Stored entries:
......
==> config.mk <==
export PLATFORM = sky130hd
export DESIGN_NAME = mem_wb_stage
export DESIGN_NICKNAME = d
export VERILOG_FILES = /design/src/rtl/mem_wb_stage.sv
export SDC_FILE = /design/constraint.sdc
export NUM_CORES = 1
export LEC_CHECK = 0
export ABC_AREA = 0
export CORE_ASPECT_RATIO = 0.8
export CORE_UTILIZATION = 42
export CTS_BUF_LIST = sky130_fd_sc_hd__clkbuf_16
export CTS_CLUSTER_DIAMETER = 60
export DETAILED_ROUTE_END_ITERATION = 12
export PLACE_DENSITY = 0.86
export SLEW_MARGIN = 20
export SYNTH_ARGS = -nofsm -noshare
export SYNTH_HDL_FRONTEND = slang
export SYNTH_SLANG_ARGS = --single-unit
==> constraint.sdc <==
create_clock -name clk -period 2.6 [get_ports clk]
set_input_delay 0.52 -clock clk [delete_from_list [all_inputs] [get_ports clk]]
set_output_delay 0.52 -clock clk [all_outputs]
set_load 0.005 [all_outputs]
......
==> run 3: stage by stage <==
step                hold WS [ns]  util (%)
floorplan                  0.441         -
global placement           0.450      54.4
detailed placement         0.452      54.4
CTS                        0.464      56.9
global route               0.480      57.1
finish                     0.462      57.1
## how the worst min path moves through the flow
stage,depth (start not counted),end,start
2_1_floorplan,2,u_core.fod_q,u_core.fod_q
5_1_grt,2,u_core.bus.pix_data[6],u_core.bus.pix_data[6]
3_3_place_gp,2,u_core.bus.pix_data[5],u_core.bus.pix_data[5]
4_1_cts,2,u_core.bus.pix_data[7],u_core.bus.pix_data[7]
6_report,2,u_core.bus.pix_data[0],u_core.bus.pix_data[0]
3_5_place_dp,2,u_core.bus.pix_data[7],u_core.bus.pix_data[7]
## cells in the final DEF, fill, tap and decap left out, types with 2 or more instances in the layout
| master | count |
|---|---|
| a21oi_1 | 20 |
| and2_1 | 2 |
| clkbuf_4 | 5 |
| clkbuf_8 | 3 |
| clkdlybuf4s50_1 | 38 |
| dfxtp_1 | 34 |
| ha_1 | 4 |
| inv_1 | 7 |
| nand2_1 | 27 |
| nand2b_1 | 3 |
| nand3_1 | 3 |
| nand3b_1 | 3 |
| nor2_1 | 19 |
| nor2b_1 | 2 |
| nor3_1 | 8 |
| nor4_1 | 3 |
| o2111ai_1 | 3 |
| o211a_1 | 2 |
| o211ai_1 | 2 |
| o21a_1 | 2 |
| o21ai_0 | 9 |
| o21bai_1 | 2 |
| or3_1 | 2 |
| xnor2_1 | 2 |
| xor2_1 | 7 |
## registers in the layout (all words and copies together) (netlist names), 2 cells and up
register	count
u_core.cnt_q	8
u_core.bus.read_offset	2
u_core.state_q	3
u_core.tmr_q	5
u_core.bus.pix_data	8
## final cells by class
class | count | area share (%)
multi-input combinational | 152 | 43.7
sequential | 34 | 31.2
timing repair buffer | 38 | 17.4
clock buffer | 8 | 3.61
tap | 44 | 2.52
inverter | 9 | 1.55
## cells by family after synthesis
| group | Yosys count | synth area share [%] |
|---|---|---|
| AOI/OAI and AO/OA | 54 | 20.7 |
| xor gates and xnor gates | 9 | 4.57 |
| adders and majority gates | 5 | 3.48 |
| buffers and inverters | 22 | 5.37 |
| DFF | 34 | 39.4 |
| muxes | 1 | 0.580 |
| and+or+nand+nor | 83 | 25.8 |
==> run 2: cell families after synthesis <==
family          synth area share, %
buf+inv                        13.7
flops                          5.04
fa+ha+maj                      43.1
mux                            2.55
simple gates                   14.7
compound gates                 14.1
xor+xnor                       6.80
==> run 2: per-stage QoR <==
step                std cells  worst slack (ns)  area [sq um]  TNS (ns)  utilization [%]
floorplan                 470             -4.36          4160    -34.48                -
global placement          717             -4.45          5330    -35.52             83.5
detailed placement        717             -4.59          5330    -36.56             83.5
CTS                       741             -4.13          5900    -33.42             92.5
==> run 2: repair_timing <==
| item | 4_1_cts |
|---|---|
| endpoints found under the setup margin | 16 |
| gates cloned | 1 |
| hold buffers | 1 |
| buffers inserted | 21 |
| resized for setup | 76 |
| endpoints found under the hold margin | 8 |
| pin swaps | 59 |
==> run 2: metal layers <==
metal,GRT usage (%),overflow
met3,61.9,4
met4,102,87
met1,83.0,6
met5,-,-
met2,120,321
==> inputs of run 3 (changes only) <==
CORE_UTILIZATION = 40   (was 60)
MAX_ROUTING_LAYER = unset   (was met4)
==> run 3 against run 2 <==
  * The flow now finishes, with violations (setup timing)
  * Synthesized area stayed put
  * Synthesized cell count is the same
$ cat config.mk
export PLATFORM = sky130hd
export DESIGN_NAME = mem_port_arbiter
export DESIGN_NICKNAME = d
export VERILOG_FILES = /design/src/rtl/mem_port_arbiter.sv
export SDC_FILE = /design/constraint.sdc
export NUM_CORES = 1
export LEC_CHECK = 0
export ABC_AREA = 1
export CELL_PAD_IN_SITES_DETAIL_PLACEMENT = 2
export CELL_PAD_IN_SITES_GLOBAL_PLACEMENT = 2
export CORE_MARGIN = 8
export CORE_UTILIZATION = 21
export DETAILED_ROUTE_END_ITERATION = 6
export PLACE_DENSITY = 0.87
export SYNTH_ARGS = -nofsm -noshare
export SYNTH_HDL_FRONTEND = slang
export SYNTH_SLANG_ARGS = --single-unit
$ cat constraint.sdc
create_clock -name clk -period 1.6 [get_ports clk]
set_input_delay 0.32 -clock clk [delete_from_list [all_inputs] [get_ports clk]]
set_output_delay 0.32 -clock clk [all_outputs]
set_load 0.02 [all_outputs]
......
__WHAT NEEDS TO BE DONE__. Take the lines above from the one containing "clkdlybuf4s50_1 | 38 |" down to the one containing "83 | 25.8 |", and transcribe them exactly, both ends included.

__RESULT__.
| clkdlybuf4s50_1 | 38 |
| dfxtp_1 | 34 |
| ha_1 | 4 |
| inv_1 | 7 |
| nand2_1 | 27 |
| nand2b_1 | 3 |
| nand3_1 | 3 |
| nand3b_1 | 3 |
| nor2_1 | 19 |
| nor2b_1 | 2 |
| nor3_1 | 8 |
| nor4_1 | 3 |
| o2111ai_1 | 3 |
| o211a_1 | 2 |
| o211ai_1 | 2 |
| o21a_1 | 2 |
| o21ai_0 | 9 |
| o21bai_1 | 2 |
| or3_1 | 2 |
| xnor2_1 | 2 |
| xor2_1 | 7 |
## registers in the layout (all words and copies together) (netlist names), 2 cells and up
register	count
u_core.cnt_q	8
u_core.bus.read_offset	2
u_core.state_q	3
u_core.tmr_q	5
u_core.bus.pix_data	8
## final cells by class
class | count | area share (%)
multi-input combinational | 152 | 43.7
sequential | 34 | 31.2
timing repair buffer | 38 | 17.4
clock buffer | 8 | 3.61
tap | 44 | 2.52
inverter | 9 | 1.55
## cells by family after synthesis
| group | Yosys count | synth area share [%] |
|---|---|---|
| AOI/OAI and AO/OA | 54 | 20.7 |
| xor gates and xnor gates | 9 | 4.57 |
| adders and majority gates | 5 | 3.48 |
| buffers and inverters | 22 | 5.37 |
| DFF | 34 | 39.4 |
| muxes | 1 | 0.580 |
| and+or+nand+nor | 83 | 25.8 |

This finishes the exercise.